Also thanks for the suggestions- I read the website and added a 1/4 teaspoon of DAP and the yeast went nuts!
 
#5 ·
You can add some potasium metabisulfite to protect your mead while it is fermenting. As far as adding something simple that will help your mead a little oak will go along way. As far as making a traditional mead goes, if you dont include some larva (a source of protein for the yeast in the olden times) and allow the native yeast to ferment your mead you aint making traditional mead, you are making mead the more modern way, honey, clean water, some nutrients added in place of the larva and cultured yeasts! Good luck with your mead, your next batch maybe add some fruit to make it even better :) WVMJ
 
#7 ·
No Sir, in modern winemaking Metabisulfite is used before you even add the yeast to knock down any microbes in your must, especially nice if you have a batch of honey that is high in moisture and you want to get rid of any bugs in it before you pitch your yeast. Also very nice if you want to add fruit and you want to knock down any yeasts that comes on the fruit.
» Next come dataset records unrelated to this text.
This design comes from an exercise in tuning for small area on the open sky130 flow, not from production work. Function was checked by simulation only, so behaviour that the tests miss may differ from the original. No activity file was given, so power comes from the tool's default toggle rates.

Setup of old:
==> module link_bucket_counter, before the edit <==
module link_bucket_counter (
   input  logic                   clkout1,
   input  logic                   link_down_latched_reset_sync,
   input  logic                   i_err,
   output logic                   o_up
);
   localparam logic [7-1:0] CTR_MAX  = 7'(67);
   localparam logic [7-1:0] CTR_DROP = 7'(34);
   logic                   up_q;
   logic [7-1:0] count_q;
   always_ff @(posedge clkout1) begin
      if (link_down_latched_reset_sync) begin
         up_q    <= 1'b0;
         count_q <= '0;
      end else if (!up_q) begin
         if (i_err) begin
            count_q <= '0;
         end else if (count_q != CTR_MAX) begin
            count_q <= count_q + 1'b1;
         end else begin
            up_q <= 1'b1;
         end
      end else begin
         if (i_err) begin
            if (count_q > CTR_DROP) begin
               count_q <= count_q - CTR_DROP;
            end else begin
               count_q <= '0;
               up_q    <= 1'b0;
            end
         end else if (count_q != CTR_MAX) begin
            count_q <= count_q + 1'b1;
         end
      end
   end
   assign o_up = up_q;
endmodule
==> flow/config.mk <==
export PLATFORM = sky130hd
export DESIGN_NAME = prbs_link_top
export DESIGN_NICKNAME = prbs_link_top
export VERILOG_FILES = /design/flow/design.v
export SDC_FILE = /design/flow/constraint.sdc
export NUM_CORES = 4
export LEC_CHECK = 0
export CAP_MARGIN = 20
export CORE_MARGIN = 2
export CORE_UTILIZATION = 40
export PLACE_DENSITY = 0.6
export SLEW_MARGIN = 20
==> flow/constraint.sdc <==
create_clock -name core_clock -period 4.0 [get_ports {clkout1}]
set_input_delay 0.8000 -clock core_clock [delete_from_list [all_inputs] [get_ports {clkout1}]]
set_output_delay 0.8000 -clock core_clock [all_outputs]
set_load 0.01 [all_outputs]
standard.sh (not shown) runs the stock make flow with config.mk's settings and CLKGATE_MAP_FILE= SYNTH_SCRIPT=/design/flow/synth_recipe.tcl, a recipe that flattens the netlist after the stock synthesis.
==> flow/flow/run.sh <==
#!/bin/bash
# The standard layout, with the port buffers made from the smallest buffer
# cell instead of the delay buffer buffer_ports picks by default, and a clock
# tree of smaller buffers without dummy loads.
set -euo pipefail
bash standard.sh \
  "BUFFER_PORTS_ARGS=-buffer_cell sky130_fd_sc_hd__buf_1" \
  "CTS_ARGS=-sink_clustering_enable -repair_clock_nets -dont_use_dummy_load -buf_list {sky130_fd_sc_hd__clkbuf_4 sky130_fd_sc_hd__clkbuf_8} -sink_clustering_size 25 -sink_clustering_max_diameter 60" \
  finish > flow_make.log 2>&1
Modified inputs, new compared to old
==> flow/design.v, changed modules only <==
module link_bucket_counter (
   input  logic                   clkout1,
   input  logic                   link_down_latched_reset_sync,
   input  logic                   i_err,
   output logic                   o_up
);
   localparam logic [5:0] L0  = 6'h01;
   localparam logic [5:0] L33 = 6'h12;
   logic       up_q;
   logic       h_q;
   logic [5:0] l_q;
   logic       l_end;
   logic       l_zero;
   assign l_end  = (l_q == L33);
   assign l_zero = (l_q == L0);
   always_ff @(posedge clkout1) begin
      if (link_down_latched_reset_sync) begin
         up_q <= 1'b0;
         h_q  <= 1'b0;
         l_q  <= L0;
      end else if (i_err) begin
         h_q <= 1'b0;
         if (!(up_q && h_q && !l_zero)) begin
            l_q  <= L0;
            up_q <= 1'b0;
         end
      end else if (h_q && l_end) begin
         up_q <= 1'b1;
      end else if (l_end) begin
         h_q <= 1'b1;
         l_q <= L0;
      end else begin
         l_q <= {l_q[4:0], l_q[5] ^ l_q[4]};
      end
   end
   assign o_up = up_q;
endmodule
## What came out
old: PASS, flow complete, no timing, DRC or antenna violations
new: PASS, flow complete, no timing, DRC or antenna violations
new: cell area reported after detailed placement is 74 µm² lower than what old reported.
Density: new sparser than old
new and old ended up with roughly the same x dimension of the die.
Final cell area: new below old
For the wire length, new came in 7.3% lower than old did.
Power density of the placed cells ended up about 2.4% lower on new than on old.

--- another note on this design; it stands on its own ---

==> run a <==
==> flow/design.v (excerpt) <==
module prbs_link_top (
   input  logic                    clkout1,
   input  logic                    link_down_latched_reset_sync,
   input  logic                    i_force_error,
   output logic [28*(8+1)-1:0] o_tx_lanes,
   input  logic [28*(8+1)-1:0] i_rx_lanes,
   output logic [1:0]              o_status
);
clock: 4.0 ns
lec_check: 0
cap_margin: 20
core_margin: 2
core_utilization: 40
place_density: 0.6
slew_margin: 20
standard.sh (not shown) runs the stock make flow with config.mk's settings and CLKGATE_MAP_FILE= SYNTH_SCRIPT=/design/flow/synth_recipe.tcl, a recipe that flattens the netlist after the stock synthesis.
==> flow/flow/run.sh <==
#!/bin/bash
# The standard layout with three changes:
#  - synthesis is the standard flow's own script (synth_recipe.tcl) with ABC run on an
#    area-recovering script (flow/abc_area.script) instead of ORFS's speed
#    script; flip-flops are mapped before ABC, so the registers are unchanged;
#  - the port buffers use the smallest buffer cell instead of the delay buffer
#    buffer_ports picks by default;
#  - the clock tree uses smaller buffers and no dummy loads.
set -euo pipefail
here=$(pwd)
{
  echo "proc abc {args} {"
  echo "  set i [lsearch \$args -script]"
  echo "  if {\$i >= 0} { lset args [expr {\$i + 1}] $here/flow/abc_area.script }"
  echo "  yosys abc {*}\$args"
  echo "}"
  cat synth_recipe.tcl
} > own_synth.tcl
bash standard.sh \
  "SYNTH_SCRIPT=$here/own_synth.tcl" \
  "BUFFER_PORTS_ARGS=-buffer_cell sky130_fd_sc_hd__buf_1" \
  "CTS_ARGS=-sink_clustering_enable -repair_clock_nets -dont_use_dummy_load -buf_list {sky130_fd_sc_hd__clkbuf_16} -sink_clustering_size 30 -sink_clustering_max_diameter 80" \
  finish > flow_make.log 2>&1
==> flow/flow/abc_area.script <==
&get -n
&st
&dch
&nf -R 1000
&st
&syn2
&if -g -K 6
&synch2
&nf -R 1000
&st
&syn2
&if -g -K 6
&synch2
&nf -R 1000
&st
&dch -f
&nf -R 1000
&put
topo
stime -c
==> run b: changes against run a <==
--- a/flow/flow/run.sh
+++ b/flow/flow/run.sh
@@ -21,3 +21,3 @@
   "BUFFER_PORTS_ARGS=-buffer_cell sky130_fd_sc_hd__buf_1" \
-  "CTS_ARGS=-sink_clustering_enable -repair_clock_nets -dont_use_dummy_load -buf_list {sky130_fd_sc_hd__clkbuf_16} -sink_clustering_size 30 -sink_clustering_max_diameter 80" \
+  "CTS_ARGS=-sink_clustering_enable -repair_clock_nets -dont_use_dummy_load -buf_list {sky130_fd_sc_hd__clkbuf_8} -sink_clustering_size 18 -sink_clustering_max_diameter 80" \
   finish > flow_make.log 2>&1
- CORE_UTILIZATION: 40 -> 55
- PLACE_DENSITY: 0.6 -> 0.75
==> run c: changes against run a <==
--- a/flow/flow/run.sh
+++ b/flow/flow/run.sh
@@ -21,3 +21,3 @@
   "BUFFER_PORTS_ARGS=-buffer_cell sky130_fd_sc_hd__buf_1" \
-  "CTS_ARGS=-sink_clustering_enable -repair_clock_nets -dont_use_dummy_load -buf_list {sky130_fd_sc_hd__clkbuf_16} -sink_clustering_size 30 -sink_clustering_max_diameter 80" \
+  "CTS_ARGS=-sink_clustering_enable -repair_clock_nets -dont_use_dummy_load -buf_list {sky130_fd_sc_hd__clkbuf_8} -sink_clustering_size 18 -sink_clustering_max_diameter 80" \
   finish > flow_make.log 2>&1
==> metrics.yaml <==
outcome:
  outcome: "timing/DRC/antenna clean"
critical_path:
  crit_path_frequent_cell: "xnor2_1"
route:
  vias: 9447
  routed_wl_mm: 32.8
placement:
  post-place-ws_ns: 0.610
die:
  dieHeight_um: 182
The numbers above come from run c.

==> metrics.yaml <==
outcome:
  outcome: "timing/DRC/antenna clean"
route:
  vias: 9533
  routed_wl_mm: 34.4
critical_path:
  crit_path_frequent_cell: "buf_4"
placement:
  post-place-ws_ns: 0.772
The numbers above come from run b.

==> metrics.yaml <==
outcome:
  outcome: "timing/DRC/antenna clean"
die:
  dieHeight_um: 182
placement:
  post-place-ws_ns: 0.610
critical_path:
  crit_path_frequent_cell: "xnor2_1"
route:
  routed_wl_mm: 32.6
  vias: 9365
The numbers above come from run a.

==> what the ideal ports hide <==
Ports are ideal in the flow. The routed layouts listed here were re-timed in OpenROAD. Step 1 sets driving cells, clkbuf_16 on the clock port and buf_2 on the other inputs (assumed; they add their load-dependent delay and slew). Step 2 also shifts input and output timing later by t, the mid clock arrival at the registers, as if the neighbouring blocks saw the same clock. Slacks: ideal / step 1 / step 2; pairs: ideal / step 1.
run	t, ns	setup WS [ns]	worst hold slack (ns)	clock arrival spread, ns	worst register clock-pin slew, ns
old	0.585	0.472 / 0.428 / 0.673	0.332 / 0.332 / 0.332	0.056 / 0.056	0.11 / 0.11
new	0.571	0.289 / 0.243 / 0.810	0.336 / 0.331 / 0.336	0.088 / 0.089	0.12 / 0.12
run a	0.546	0.521 / 0.470 / 0.610	0.312 / 0.312 / 0.312	0.084 / 0.084	0.11 / 0.11
run b	0.554	0.340 / 0.302 / 0.857	0.282 / 0.282 / 0.282	0.073 / 0.073	0.12 / 0.12
run c	0.583	0.408 / 0.362 / 0.611	0.331 / 0.331 / 0.331	0.068 / 0.068	0.11 / 0.11
After both steps setup and hold are still met in every run listed.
You can add it after you rack from secondary to secondary to protect the mead from oxidation while bulk aging and then give it another dose when bottling. You dont have to heat your honey and can keep the flavors it comes with by using KMeta instead! WVMJ
 
#19 ·
Going back to your original question. I made a mead very much as you suggested with the ec-1118 instead of 71B. It produced a roughly 20% ABV mead that is now approaching 14 months old and can hardly be called smooth yet. The honey taste is starting to come on and the Alcohol heat is starting to mellow. If one back sweetened it after sorbate and sufite treatment, it would be a great semisweet mead or one could add fruit and sweeten and get pretty instant gratification. But I think I will leave it alone where it is plotting evil in a 6 1/2 gallon carboy. Patience is a required as you already stated. Your mead is lower Specific gravity than mine was and may very well be a fine drink a year from this Christmas.